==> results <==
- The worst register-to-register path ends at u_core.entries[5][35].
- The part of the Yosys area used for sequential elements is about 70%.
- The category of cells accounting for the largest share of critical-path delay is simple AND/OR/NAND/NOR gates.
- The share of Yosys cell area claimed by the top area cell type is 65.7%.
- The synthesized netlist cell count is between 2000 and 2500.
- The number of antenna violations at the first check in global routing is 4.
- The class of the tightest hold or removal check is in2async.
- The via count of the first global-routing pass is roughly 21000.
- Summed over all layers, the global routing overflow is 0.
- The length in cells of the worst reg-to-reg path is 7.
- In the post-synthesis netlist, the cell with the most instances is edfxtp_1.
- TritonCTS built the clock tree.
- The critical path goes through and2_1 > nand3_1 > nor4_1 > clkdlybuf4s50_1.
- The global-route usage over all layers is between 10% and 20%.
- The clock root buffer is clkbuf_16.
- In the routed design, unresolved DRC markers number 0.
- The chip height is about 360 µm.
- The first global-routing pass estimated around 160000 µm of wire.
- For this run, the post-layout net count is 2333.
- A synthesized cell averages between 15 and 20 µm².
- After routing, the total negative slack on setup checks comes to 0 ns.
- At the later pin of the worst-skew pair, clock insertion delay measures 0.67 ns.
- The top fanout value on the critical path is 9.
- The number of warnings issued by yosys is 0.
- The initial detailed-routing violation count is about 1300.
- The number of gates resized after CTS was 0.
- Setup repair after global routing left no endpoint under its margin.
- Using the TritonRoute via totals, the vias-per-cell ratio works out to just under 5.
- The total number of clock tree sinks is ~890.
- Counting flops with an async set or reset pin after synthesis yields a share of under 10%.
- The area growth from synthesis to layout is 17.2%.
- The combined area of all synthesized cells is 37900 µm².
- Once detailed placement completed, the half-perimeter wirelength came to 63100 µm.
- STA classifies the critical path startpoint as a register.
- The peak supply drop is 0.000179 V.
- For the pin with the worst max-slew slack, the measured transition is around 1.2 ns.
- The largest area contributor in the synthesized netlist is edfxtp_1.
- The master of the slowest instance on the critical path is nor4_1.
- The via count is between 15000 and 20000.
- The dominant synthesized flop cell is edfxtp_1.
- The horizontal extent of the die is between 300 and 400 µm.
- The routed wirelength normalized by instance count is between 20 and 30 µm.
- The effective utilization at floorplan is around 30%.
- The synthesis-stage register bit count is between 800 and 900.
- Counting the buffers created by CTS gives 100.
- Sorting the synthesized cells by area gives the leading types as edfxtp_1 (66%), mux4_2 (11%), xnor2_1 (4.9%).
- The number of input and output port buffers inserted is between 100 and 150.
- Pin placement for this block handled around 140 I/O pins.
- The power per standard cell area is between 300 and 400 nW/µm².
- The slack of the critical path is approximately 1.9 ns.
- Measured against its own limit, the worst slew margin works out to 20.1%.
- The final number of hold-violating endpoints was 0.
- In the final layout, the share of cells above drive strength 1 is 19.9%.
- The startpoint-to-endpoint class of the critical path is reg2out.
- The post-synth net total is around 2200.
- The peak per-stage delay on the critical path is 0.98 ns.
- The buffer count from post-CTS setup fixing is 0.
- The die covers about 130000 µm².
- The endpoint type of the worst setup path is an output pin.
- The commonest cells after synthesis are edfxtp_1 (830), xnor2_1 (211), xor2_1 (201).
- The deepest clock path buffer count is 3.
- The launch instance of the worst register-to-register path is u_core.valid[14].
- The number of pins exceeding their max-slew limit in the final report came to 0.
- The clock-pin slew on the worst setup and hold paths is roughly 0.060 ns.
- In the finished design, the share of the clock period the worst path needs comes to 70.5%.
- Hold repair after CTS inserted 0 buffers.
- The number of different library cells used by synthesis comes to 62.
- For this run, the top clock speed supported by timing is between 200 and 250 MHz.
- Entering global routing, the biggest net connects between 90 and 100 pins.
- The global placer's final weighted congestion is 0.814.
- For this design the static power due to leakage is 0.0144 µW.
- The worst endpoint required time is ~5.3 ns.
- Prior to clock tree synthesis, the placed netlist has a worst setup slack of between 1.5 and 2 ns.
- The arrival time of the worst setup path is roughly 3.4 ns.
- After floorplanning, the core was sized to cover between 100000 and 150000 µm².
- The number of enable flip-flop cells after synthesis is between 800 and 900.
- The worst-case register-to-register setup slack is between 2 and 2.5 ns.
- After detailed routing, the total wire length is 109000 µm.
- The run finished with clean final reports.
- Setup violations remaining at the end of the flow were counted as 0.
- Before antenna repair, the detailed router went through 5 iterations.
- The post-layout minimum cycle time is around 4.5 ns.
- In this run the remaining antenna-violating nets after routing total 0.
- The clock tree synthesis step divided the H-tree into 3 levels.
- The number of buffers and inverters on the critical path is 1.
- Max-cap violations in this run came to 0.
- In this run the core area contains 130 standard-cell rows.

· · · · ·

Among the records above, only the lines between the line holding "- The combined" and the line holding "- The peak supply drop is 0.000179 V.", inclusive, are to be output, exactly as written.

* [Exercise response]
- The combined area of all synthesized cells is 37900 µm².
- Once detailed placement completed, the half-perimeter wirelength came to 63100 µm.
- STA classifies the critical path startpoint as a register.
- The peak supply drop is 0.000179 V.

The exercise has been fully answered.